_Your task_
Pick out all lines with the word "total" from the records that follow.

(Records contained in a dataset)

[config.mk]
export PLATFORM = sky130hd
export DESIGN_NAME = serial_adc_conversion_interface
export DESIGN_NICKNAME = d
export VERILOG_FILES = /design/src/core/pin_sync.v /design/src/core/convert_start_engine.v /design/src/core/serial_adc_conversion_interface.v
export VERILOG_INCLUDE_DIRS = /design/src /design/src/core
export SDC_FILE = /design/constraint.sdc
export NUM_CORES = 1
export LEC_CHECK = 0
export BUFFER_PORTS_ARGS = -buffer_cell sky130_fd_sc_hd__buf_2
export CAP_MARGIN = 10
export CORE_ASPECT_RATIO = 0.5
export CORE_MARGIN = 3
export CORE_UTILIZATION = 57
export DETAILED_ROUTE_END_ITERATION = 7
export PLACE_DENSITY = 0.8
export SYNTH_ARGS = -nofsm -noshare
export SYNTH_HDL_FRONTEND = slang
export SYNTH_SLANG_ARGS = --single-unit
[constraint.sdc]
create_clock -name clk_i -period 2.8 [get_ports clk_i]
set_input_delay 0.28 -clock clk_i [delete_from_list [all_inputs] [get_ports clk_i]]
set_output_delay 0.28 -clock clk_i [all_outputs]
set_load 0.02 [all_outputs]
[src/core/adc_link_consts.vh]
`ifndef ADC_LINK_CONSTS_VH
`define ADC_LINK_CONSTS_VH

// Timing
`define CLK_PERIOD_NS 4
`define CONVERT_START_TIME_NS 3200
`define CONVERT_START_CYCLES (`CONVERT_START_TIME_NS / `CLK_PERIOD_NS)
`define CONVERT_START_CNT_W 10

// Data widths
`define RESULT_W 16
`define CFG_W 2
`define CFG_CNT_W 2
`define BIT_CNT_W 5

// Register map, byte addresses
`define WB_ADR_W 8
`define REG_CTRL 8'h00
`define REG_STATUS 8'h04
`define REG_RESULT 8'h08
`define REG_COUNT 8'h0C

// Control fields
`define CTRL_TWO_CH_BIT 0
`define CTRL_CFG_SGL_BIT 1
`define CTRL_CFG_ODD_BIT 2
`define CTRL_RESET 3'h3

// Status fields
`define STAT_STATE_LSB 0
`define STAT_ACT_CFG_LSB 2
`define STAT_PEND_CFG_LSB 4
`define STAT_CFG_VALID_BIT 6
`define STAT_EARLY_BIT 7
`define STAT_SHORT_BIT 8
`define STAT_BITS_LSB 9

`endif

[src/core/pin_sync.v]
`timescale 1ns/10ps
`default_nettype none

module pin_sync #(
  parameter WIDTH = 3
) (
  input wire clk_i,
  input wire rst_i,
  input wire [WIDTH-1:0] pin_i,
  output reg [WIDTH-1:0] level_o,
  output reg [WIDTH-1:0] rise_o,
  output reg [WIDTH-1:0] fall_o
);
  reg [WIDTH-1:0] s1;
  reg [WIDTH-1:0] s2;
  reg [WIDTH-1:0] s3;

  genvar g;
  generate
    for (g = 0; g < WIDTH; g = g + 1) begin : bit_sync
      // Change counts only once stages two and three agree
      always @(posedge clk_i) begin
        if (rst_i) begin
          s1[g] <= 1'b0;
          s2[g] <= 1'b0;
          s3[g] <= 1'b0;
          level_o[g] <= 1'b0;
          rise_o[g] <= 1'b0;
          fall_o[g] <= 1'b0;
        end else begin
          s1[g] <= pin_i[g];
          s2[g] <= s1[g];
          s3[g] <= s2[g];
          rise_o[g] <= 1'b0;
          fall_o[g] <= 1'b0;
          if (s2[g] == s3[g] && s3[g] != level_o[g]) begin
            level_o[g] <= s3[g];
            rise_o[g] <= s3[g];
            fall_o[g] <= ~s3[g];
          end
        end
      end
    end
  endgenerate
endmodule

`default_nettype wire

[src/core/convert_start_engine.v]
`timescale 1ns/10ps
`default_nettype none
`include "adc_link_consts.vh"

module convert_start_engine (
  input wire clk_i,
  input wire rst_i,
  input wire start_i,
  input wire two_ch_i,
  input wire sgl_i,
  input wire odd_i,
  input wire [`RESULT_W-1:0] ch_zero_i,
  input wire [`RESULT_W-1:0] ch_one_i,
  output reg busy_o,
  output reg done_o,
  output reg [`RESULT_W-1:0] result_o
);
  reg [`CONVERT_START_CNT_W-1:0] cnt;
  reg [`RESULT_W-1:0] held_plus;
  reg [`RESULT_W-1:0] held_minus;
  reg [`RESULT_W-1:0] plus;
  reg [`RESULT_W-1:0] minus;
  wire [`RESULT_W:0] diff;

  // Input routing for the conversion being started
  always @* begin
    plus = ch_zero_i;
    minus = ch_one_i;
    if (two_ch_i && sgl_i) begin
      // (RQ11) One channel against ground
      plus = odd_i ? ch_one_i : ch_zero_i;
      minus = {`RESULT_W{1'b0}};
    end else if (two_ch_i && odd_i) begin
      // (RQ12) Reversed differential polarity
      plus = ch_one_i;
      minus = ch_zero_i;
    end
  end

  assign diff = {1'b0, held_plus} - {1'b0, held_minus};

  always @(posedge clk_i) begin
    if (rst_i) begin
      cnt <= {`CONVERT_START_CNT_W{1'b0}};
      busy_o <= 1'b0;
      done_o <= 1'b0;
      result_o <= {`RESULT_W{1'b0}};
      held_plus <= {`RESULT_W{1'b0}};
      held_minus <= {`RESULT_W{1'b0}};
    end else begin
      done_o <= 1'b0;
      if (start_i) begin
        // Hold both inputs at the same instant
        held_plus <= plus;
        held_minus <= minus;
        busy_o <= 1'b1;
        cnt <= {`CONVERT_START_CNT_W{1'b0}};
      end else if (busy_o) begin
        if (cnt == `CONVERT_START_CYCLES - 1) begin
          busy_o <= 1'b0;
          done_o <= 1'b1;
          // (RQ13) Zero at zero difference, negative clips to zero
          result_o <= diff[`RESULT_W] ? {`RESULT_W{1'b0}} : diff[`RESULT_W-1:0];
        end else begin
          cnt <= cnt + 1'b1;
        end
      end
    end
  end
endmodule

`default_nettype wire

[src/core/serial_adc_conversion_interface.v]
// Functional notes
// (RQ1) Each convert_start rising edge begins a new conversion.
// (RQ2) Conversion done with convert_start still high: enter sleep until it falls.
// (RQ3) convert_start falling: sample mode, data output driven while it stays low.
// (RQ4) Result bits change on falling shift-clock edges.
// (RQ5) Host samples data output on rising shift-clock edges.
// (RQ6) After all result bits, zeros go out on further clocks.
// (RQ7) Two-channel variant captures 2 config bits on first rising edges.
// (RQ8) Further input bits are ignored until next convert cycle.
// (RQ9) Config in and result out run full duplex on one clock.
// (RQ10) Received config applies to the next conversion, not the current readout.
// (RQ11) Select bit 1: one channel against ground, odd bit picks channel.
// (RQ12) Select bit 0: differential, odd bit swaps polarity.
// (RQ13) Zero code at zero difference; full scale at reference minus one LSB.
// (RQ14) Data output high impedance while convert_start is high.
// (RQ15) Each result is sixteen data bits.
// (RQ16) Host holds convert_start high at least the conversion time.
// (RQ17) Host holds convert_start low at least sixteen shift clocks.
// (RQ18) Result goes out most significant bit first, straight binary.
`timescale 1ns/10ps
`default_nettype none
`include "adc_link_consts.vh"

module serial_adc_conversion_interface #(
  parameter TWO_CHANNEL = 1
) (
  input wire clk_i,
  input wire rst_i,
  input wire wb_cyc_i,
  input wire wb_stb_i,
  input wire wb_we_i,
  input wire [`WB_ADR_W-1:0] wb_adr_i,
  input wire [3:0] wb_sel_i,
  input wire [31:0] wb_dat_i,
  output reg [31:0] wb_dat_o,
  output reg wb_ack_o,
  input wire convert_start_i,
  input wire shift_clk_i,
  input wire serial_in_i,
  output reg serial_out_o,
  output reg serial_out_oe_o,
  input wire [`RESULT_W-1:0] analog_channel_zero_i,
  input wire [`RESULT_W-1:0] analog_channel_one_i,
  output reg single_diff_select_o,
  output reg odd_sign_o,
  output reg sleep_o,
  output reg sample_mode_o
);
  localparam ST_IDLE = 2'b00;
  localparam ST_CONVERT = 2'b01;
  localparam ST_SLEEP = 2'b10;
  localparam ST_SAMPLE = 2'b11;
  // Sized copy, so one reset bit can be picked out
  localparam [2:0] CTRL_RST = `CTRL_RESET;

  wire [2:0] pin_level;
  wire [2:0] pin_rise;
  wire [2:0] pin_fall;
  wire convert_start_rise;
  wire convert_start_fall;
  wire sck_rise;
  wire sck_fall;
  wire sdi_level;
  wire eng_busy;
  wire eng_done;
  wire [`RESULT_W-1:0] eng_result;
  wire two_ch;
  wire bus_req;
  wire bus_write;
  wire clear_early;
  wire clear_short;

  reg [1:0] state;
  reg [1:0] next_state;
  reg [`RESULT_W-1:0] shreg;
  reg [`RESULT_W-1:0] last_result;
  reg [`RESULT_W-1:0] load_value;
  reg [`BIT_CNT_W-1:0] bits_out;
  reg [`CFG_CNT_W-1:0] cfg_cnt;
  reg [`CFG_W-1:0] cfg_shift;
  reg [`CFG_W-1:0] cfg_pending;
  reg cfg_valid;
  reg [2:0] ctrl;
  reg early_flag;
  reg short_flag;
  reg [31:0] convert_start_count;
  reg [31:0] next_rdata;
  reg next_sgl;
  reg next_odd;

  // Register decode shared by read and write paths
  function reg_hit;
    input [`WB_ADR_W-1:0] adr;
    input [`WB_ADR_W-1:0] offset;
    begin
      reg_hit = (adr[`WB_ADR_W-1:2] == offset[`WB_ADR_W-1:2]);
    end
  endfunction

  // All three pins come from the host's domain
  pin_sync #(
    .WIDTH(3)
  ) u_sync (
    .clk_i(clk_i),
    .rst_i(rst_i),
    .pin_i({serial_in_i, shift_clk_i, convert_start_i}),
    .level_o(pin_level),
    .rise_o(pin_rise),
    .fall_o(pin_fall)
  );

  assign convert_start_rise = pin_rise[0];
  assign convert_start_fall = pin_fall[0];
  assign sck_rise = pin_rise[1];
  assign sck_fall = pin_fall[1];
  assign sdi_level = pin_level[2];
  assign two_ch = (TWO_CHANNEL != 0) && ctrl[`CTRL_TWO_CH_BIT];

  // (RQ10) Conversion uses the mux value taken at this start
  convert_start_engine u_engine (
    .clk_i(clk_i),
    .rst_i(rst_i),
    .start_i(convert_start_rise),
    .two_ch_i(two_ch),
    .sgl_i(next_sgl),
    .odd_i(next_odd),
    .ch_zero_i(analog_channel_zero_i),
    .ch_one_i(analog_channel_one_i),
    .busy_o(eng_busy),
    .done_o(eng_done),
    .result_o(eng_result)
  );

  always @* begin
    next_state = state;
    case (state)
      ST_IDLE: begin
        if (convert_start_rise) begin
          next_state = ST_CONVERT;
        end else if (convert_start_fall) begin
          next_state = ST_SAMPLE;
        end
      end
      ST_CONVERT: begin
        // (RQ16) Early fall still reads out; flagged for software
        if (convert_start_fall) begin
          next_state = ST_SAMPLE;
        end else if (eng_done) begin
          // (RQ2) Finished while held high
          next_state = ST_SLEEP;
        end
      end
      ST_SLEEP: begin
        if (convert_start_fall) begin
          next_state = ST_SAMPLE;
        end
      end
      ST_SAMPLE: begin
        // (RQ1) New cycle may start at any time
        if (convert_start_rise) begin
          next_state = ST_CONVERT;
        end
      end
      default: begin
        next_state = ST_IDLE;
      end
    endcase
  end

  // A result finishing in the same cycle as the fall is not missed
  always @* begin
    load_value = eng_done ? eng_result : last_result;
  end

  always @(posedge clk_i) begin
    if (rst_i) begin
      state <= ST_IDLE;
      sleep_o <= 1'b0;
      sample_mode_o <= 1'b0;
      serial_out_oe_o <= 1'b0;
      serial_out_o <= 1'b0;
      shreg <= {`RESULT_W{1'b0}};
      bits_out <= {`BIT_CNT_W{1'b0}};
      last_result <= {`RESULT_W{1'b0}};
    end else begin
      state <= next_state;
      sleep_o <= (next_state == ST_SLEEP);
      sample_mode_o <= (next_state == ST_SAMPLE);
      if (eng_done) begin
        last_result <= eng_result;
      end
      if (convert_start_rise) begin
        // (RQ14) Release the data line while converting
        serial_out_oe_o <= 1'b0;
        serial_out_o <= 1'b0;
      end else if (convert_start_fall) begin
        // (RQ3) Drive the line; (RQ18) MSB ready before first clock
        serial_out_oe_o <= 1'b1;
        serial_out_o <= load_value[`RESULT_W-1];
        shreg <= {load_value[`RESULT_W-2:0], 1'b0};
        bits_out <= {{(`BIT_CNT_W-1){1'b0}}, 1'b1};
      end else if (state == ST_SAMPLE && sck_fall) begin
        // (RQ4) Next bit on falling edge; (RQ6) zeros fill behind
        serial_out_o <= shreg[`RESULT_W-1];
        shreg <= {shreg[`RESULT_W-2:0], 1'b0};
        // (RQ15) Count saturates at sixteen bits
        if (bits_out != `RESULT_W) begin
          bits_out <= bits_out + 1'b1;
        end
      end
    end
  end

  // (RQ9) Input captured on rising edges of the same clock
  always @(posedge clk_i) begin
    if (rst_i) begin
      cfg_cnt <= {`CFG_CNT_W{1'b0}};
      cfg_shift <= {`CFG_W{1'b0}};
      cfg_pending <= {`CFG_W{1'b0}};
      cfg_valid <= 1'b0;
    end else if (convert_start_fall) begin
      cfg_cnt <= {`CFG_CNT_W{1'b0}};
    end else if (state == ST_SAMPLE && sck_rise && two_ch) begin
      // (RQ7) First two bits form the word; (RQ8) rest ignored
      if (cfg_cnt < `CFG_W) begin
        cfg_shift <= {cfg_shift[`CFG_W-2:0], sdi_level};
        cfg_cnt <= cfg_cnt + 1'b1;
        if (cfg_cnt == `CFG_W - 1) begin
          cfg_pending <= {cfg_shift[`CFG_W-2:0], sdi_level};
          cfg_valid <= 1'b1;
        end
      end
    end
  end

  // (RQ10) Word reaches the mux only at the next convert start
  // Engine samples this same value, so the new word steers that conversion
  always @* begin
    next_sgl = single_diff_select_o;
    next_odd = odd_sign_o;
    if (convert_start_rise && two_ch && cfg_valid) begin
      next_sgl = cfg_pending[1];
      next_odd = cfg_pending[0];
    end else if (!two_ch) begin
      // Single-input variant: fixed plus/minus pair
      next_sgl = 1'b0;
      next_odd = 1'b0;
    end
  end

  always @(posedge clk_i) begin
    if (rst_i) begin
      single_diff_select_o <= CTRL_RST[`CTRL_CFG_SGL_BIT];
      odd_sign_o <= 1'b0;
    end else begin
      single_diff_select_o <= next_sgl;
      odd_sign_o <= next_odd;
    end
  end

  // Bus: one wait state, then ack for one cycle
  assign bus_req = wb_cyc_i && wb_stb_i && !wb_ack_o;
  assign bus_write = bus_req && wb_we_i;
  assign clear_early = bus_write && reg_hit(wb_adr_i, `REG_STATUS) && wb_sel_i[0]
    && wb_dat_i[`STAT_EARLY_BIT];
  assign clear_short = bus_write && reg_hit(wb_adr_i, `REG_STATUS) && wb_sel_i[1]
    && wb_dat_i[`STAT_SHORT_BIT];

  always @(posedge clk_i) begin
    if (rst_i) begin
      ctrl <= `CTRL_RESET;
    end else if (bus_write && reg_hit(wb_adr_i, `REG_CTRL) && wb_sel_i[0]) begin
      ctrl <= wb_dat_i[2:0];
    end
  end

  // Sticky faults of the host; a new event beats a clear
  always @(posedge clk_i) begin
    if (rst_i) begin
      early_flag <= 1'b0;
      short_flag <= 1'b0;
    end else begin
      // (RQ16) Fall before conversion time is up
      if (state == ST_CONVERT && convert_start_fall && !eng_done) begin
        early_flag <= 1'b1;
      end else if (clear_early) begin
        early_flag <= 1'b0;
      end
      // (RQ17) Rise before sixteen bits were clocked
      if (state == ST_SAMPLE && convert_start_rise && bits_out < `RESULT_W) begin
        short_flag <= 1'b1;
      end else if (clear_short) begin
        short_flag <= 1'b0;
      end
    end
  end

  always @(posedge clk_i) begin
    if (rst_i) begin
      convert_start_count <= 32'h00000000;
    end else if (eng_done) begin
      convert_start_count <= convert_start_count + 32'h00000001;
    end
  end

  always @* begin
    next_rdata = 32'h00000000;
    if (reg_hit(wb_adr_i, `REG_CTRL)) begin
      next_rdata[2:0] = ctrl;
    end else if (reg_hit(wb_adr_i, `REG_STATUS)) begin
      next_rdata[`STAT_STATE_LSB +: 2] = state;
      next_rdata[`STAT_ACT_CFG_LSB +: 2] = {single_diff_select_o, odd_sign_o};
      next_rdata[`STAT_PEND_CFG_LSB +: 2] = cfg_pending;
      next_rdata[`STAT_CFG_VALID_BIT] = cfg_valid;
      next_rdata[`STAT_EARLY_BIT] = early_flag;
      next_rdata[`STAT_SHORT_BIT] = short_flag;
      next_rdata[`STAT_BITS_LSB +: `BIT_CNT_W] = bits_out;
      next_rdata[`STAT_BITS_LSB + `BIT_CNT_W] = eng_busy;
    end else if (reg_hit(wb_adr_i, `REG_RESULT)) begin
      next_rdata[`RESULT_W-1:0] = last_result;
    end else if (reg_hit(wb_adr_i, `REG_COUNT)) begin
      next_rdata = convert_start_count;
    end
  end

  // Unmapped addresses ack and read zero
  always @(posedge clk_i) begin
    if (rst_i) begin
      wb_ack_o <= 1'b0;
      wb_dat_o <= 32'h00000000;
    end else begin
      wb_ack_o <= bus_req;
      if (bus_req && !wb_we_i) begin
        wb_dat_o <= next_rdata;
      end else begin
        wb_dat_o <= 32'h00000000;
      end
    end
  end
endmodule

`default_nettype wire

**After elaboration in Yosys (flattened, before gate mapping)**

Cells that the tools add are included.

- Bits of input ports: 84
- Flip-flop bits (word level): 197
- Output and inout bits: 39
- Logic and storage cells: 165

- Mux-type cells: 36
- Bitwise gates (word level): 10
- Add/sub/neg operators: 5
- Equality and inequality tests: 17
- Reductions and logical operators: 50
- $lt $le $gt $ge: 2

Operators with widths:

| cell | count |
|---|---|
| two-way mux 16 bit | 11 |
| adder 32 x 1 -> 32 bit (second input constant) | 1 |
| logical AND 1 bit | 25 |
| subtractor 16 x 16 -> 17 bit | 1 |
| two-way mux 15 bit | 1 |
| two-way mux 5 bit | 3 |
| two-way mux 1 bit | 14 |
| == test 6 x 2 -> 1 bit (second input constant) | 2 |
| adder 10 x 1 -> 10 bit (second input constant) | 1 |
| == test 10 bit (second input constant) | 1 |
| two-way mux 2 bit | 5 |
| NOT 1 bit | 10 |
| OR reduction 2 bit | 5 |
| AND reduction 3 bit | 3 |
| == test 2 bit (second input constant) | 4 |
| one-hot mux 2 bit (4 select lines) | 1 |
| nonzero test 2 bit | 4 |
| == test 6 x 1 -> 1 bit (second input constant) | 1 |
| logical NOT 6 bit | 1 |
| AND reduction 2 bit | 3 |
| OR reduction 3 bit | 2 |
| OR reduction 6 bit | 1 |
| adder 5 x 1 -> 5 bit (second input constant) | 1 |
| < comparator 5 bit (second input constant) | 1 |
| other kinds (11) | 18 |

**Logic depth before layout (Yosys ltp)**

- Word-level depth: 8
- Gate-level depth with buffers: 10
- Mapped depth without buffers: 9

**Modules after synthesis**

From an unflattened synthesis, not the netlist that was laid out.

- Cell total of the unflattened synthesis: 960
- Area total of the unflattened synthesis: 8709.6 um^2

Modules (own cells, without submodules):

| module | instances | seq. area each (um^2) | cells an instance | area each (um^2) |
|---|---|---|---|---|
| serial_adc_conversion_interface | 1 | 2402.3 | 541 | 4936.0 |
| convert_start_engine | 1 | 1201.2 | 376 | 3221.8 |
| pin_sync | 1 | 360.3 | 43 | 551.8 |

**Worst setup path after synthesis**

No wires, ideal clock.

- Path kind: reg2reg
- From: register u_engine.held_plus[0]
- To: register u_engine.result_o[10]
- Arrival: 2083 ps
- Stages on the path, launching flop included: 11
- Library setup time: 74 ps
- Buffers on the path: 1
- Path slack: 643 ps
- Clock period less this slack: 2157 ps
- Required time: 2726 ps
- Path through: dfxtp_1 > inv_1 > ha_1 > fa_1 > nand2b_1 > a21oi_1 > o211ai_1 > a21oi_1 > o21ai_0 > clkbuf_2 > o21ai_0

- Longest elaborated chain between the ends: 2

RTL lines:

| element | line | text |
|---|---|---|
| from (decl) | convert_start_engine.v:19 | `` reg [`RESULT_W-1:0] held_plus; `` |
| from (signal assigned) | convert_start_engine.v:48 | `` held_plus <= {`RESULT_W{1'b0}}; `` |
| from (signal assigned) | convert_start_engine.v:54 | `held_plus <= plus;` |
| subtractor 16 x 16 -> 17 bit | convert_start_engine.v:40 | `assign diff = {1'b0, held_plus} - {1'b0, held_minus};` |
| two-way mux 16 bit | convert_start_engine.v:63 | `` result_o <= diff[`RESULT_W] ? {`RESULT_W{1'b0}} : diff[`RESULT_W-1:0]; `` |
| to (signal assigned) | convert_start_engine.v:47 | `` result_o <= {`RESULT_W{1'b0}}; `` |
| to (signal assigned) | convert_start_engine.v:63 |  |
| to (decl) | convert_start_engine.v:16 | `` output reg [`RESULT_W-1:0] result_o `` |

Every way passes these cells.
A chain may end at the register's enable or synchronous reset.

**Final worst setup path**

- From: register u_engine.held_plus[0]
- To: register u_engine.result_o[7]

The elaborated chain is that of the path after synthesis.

_The answer_
- Cell total of the unflattened synthesis: 960
- Area total of the unflattened synthesis: 8709.6 um^2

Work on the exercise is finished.